A base da pirâmide social. Salários mais baixos, pouco acesso à universidade, menor acesso à justiça, mais exposição à violência, e até menos tempo no consultório médico. O Dossiê Mulheres Negras, publicado pelo Ipea em 2013, escancarou na forma de dados o que, infelizmente, sentimos no cotidiano.
Há mudanças positivas nos últimos anos, é evidente. Se em 2008, 22 a cada cem trabalhadoras negras eram empregadas domésticas; em 1998, eram 48. Embora não passe pela temática racial, Que horas ela volta, de Anna Muylaert, apresentou nas telas do cinema uma ilustração potente da filha da doméstica que não vai ser doméstica. Eu mesma, negra e professora universitária, neta e filha de doméstica, cresci ouvindo que a vida da minha mãe mudou quando ela acessou o ensino superior e deixou de trabalhar “na casa dos outros”. A vida dela. E, consequentemente, a minha.

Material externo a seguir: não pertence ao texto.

<file path="src/rtl/core/gss_pkg.sv">
// gss_pkg: shared codes, widths and controller/datapath handshake structs
// for the grid step sequencer. No dependencies.
package gss_pkg;

  // input command codes (s_tuser)
  localparam logic [2:0] CMD_TICK       = 3'd0;
  localparam logic [2:0] CMD_WRITE_CELL = 3'd1;
  localparam logic [2:0] CMD_WRITE_NOTE = 3'd2;
  localparam logic [2:0] CMD_START      = 3'd3;
  localparam logic [2:0] CMD_STOP       = 3'd4;

  // output event kinds (m_tuser)
  localparam logic [1:0] EV_NOTE_ON  = 2'd0;
  localparam logic [1:0] EV_NOTE_OFF = 2'd1;
  localparam logic [1:0] EV_TRIGGER  = 2'd2;
  localparam logic [1:0] EV_STATUS   = 2'd3;

  // configuration register indexes
  localparam logic [2:0] REG_OUTPUT_MODE  = 3'd0;
  localparam logic [2:0] REG_ACTIVE_SEQ   = 3'd1;
  localparam logic [2:0] REG_STEPS        = 3'd2;
  localparam logic [2:0] REG_NOTE_LENGTH  = 3'd3;
  localparam logic [2:0] REG_LOOP         = 3'd4;
  localparam logic [2:0] REG_AUTO_CYCLE   = 3'd5;
  localparam logic [2:0] REG_LINEAR_CYCLE = 3'd6;
  localparam logic [2:0] REG_MIDI_CHANNEL = 3'd7;

  // port widths
  localparam int IN_DATA_W  = 24;
  localparam int OUT_DATA_W = 32;
  localparam int CFG_DATA_W = 6;

  // controller to datapath
  typedef struct packed {
    logic       clr;
    logic       accept;
    logic       tk_ev;
    logic       set_rd;
    logic       set_wr;
    logic       fl_scan;
    logic       row_inc;
    logic       emit;
    logic [1:0] kind;
  } gss_cmd_t;

  // datapath to controller
  typedef struct packed {
    logic in_valid;
    logic clr_done;
    logic out_free;
    logic go_tick;
    logic go_flush;
    logic ev_any;
    logic ev_von;
    logic v_nz;
    logic midi;
    logic last_row;
    logic fl_done;
    logic fl_any;
  } gss_stat_t;

endpackage

</file>
<file path="src/rtl/core/gss_ctrl.sv">
// gss_ctrl: sequencing state machine of the grid step sequencer.
// Depends on gss_pkg; drives gss_dp through command and status structs.
module gss_ctrl (
  input  logic              clk,
  input  logic              rst,
  input  gss_pkg::gss_stat_t st,
  output gss_pkg::gss_cmd_t  cmd,
  output logic              in_ready
);
  import gss_pkg::*;

  typedef enum logic [11:0] {
    S_CLEAR   = 12'b000000000001,
    S_IDLE    = 12'b000000000010,
    S_TK_RD   = 12'b000000000100,
    S_TK_EV   = 12'b000000001000,
    S_TK_OFF  = 12'b000000010000,
    S_TK_ON   = 12'b000000100000,
    S_TK_SRD  = 12'b000001000000,
    S_TK_SWR  = 12'b000010000000,
    S_FL_SCAN = 12'b000100000000,
    S_FL_EMIT = 12'b001000000000,
    S_STATUS  = 12'b010000000000
  } state_t;

  state_t state, state_next;

  assign in_ready = (state == S_IDLE);

  // state register
  always_ff @(posedge clk) begin
    if (rst) begin
      state <= S_CLEAR;
    end else begin
      state <= state_next;
    end
  end

  // next state and commands
  always_comb begin
    cmd        = '0;
    state_next = state;
    unique case (state)
      S_CLEAR: begin
        cmd.clr = 1'b1;
        if (st.clr_done) state_next = S_IDLE;
      end
      S_IDLE: begin
        if (st.in_valid) begin
          cmd.accept = 1'b1;
          if (st.go_tick)       state_next = S_TK_RD;
          else if (st.go_flush) state_next = S_FL_SCAN;
          else                  state_next = S_STATUS;
        end
      end
      S_TK_RD: begin
        state_next = S_TK_EV;
      end
      S_TK_EV: begin
        cmd.tk_ev = 1'b1;
        if (st.ev_any)      state_next = S_TK_OFF;
        else if (st.ev_von) state_next = S_TK_ON;
        else if (st.last_row) state_next = S_STATUS;
        else begin
          cmd.row_inc = 1'b1;
          state_next  = S_TK_RD;
        end
      end
      S_TK_OFF: begin
        if (st.out_free) begin
          cmd.emit = 1'b1;
          cmd.kind = EV_NOTE_OFF;
          if (st.v_nz)          state_next = S_TK_ON;
          else if (st.last_row) state_next = S_STATUS;
          else begin
            cmd.row_inc = 1'b1;
            state_next  = S_TK_RD;
          end
        end
      end
      S_TK_ON: begin
        if (st.out_free) begin
          cmd.emit = 1'b1;
          cmd.kind = st.midi ? EV_NOTE_ON : EV_TRIGGER;
          if (st.midi)          state_next = S_TK_SRD;
          else if (st.last_row) state_next = S_STATUS;
          else begin
            cmd.row_inc = 1'b1;
            state_next  = S_TK_RD;
          end
        end
      end
      S_TK_SRD: begin
        cmd.set_rd = 1'b1;
        state_next = S_TK_SWR;
      end
      S_TK_SWR: begin
        cmd.set_wr = 1'b1;
        if (st.last_row) state_next = S_STATUS;
        else begin
          cmd.row_inc = 1'b1;
          state_next  = S_TK_RD;
        end
      end
      S_FL_SCAN: begin
        cmd.fl_scan = 1'b1;
        if (st.fl_done) state_next = S_FL_EMIT;
      end
      S_FL_EMIT: begin
        if (!st.fl_any || st.out_free) begin
          cmd.emit = st.fl_any;
          cmd.kind = EV_NOTE_OFF;
          if (st.last_row) state_next = S_STATUS;
          else begin
            cmd.row_inc = 1'b1;
            state_next  = S_FL_SCAN;
          end
        end
      end
      S_STATUS: begin
        if (st.out_free) begin
          cmd.emit   = 1'b1;
          cmd.kind   = EV_STATUS;
          state_next = S_IDLE;
        end
      end
      default: state_next = S_CLEAR;
    endcase
  end

endmodule

</file>
<file path="config.mk">
export PLATFORM = sky130hd
export DESIGN_NAME = gss_ctrl
export DESIGN_NICKNAME = d
export VERILOG_FILES = /design/src/rtl/core/gss_pkg.sv /design/src/rtl/core/gss_ctrl.sv
export SDC_FILE = /design/constraint.sdc
export NUM_CORES = 1
export LEC_CHECK = 0
export ABC_AREA = 0
export BUFFER_PORTS_ARGS = -buffer_cell sky130_fd_sc_hd__buf_2
export CORE_MARGIN = 10
export CORE_UTILIZATION = 51
export DETAILED_ROUTE_END_ITERATION = 8
export PLACE_DENSITY = 0.86
export SETUP_SLACK_MARGIN = 0.1
export SYNTH_ARGS = -nofsm -noshare
export SYNTH_HDL_FRONTEND = slang
export SYNTH_SLANG_ARGS = --single-unit
</file>
<file path="constraint.sdc">
create_clock -name clk -period 2.62 [get_ports clk]
set_clock_uncertainty 0.05 [all_clocks]
set_input_delay 0.262 -clock clk [delete_from_list [all_inputs] [get_ports clk]]
set_output_delay 0.262 -clock clk [all_outputs]
set_load 0.02 [all_outputs]
</file>
==> impl_metrics.ini <==
[placement]
io_buffers = 24
dp.final_hpwl_um = 2280
place_congestion = 0.949

[routing]
route.detailed.drc = 0
drt-initial-drc-count = 134
drt_first_pass_iters = 6
routed_wire_length_per_instance_um = 16.7
avgViaCountPerCell = 6.28
dr_total_vias = 1093
wl_um = 2910
antenna_left = 0

[floorplanning]
rows = 15
dieArea_mm2 = 0.00396
start_util = 0.539
ios = 25
core_area_mm2 = 0.00175
die_width_um = 63.0
fp.dieH_um = 63.0

[clock_tree]
cts_hold_buf = 0
htreeDepth = 1
clkSlewWorstSetupHoldPaths_ns = 0.08
cts_tree = done
postCtsResizedCells = 0
cts_buffer_depth = 2
clk_latency_ns = 0.29
cts_sinks = 11
cts_setup_buffers = 0
root_buffer = clkbuf_4
cts_buffers = 3

[power_and_ir_drop]
p_sw_frac = 0.456
seqPwrFrac = 0.326
power_frac_comb = 0.493
p_leak_uw = 0.000466
internal_power_uw = 378
power_density_mw_per_mm2 = 634
power.switching_uw = 318
power.share.clock = 0.182
ir_drop_mv = 0.372

[job]
cap_violations = 0

[outcome]
status = finished clean

[logic_synthesis]
synthFlopType = dfxtp_1
ys_seq_area_frac = 0.234
ys_warn_count = 0
synth-seq-cells = 11
synthArstFlopShare = 0
yosys-top-cells-area = dfxtp_1, nor2_1, nor4_4
synthCells = 126
yosys.area.top_type = dfxtp_1
yosysMostFrequentCell = nor2_1
syn-cell-area_um2 = 941
synthTopCellsByCount = nor2_1, dfxtp_1, nand2_1, nor3_1, o21ai_0
synth-edff-count = 0
synth.avg_cell_area_um2 = 7.47
synth_top_area_frac = 0.234
synth_fp_nets = 140
synth.distinct_cells = 48

[timing]
timing.hold.ws_ns = 0.209
setup_tns_ns = 0
final_max_slew_viol_count = 0
period_needed_ns = 2.40
fmax_ghz = 0.417
period_share = 0.915
setup_violations = 0
rsz0062_at_grt = false
max-slew-margin-rel = 0.664
hold_violations = 0
tightest_slew_ns = 0.501

[worst_setup_path]
crit_fanout = 8
worstSetupStartpointType = flip-flop
cp.required_ns = 2.31
crit_family = simple AND/OR/NAND/NOR gates
crit_arrival_ns = 2.09
worstSetupEndpointType = output pin
slowest_stage = nor4_4
crit_top_cell = nand2_1
crit_type = reg -> out
slowest_delay_ns = 0.44
path_cells = nor4_4 -> nand2_1 -> nor2_2 -> nand2_1 -> o21a_1 -> nor2_1 -> buf_2
cp_num_buf_inv = 1

[cells_and_area]
drive_gt1_frac = 0.275
finalNetCount = 164
diodes = 0
largest_registers = state (11)
largest_reg_flops = 11
largest-register = state
area_growth_pct = 16.8

[grt]
grt_use_total = 0.138
grt_max_degree = 11
antenna_found_initial = 0
grt_pass1_vias = 1045
grt_pass1_wl_um = 4620
overflow = 0

[min_path]
hold_class = in -> reg
-- worst register-to-register path, delay by kind of cell (launching register included) --
| family | cells | cell delay, ns |
|---|---|---|
| flip-flops | 1 | 0.40 |
| AND/OR/NAND/NOR | 3 | 0.66 |
| AO/OA/AOI/OAI | 3 | 0.96 |
-- final timing paths --
| kind | endpoint | start | depth (start not counted) | slack [ns] |
|---|---|---|---|---|
| worst min-delay path | state[4] | st[6] | 3 | 0.21 |
| worst max-delay path | cmd[1] | state[1] | 7 | 0.22 |
| worst min register to register | state[5] | state[5] | 2 | 0.53 |
| worst max register to register | state[8] | state[1] | 6 | 0.45 |
-- routing by layer --
metal / vias up / global-route usage / wire (um)
li1: 511 / - / -
met1: 493 / 0.162 / 1210
met2: 69 / 0.217 / 1310
met3: 20 / 0.0484 / 270
met4: 0 / 0.0642 / 119
met5: - / 0 / 0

Deixamos de ser pobres. Mas, diferentemente do que se pode pensar, a mudança de classe social não apagou o racismo ou a opressão de gênero do nosso cotidiano. Para ficar em poucos exemplos mais evidentes, sempre me perguntam se estou na fila correta do banco quando vou para a “especial”, checam meu nome e minha foto diversas vezes quando chego a um evento como palestrante. Porque no Brasil as mulheres negras ocupam posições subalternas, e só. Mas isso é pouco perto de tantas outras violências. Como muitas mulheres negras, não tive a oportunidade de conviver por muito tempo com os homens da minha família: eles morreram cedo ou foram para a cadeia.
As mulheres negras vivem em condição mais vulnerável que as mulheres brancas e, em alguns aspectos, que os homens negros. A intersecção de gênero e raça se manifesta de forma específica nas nossas vidas. No meu caso, em uma situação de maior privilégio que das mulheres negras pobres, que interseccionam as opressões de gênero, raça e classe.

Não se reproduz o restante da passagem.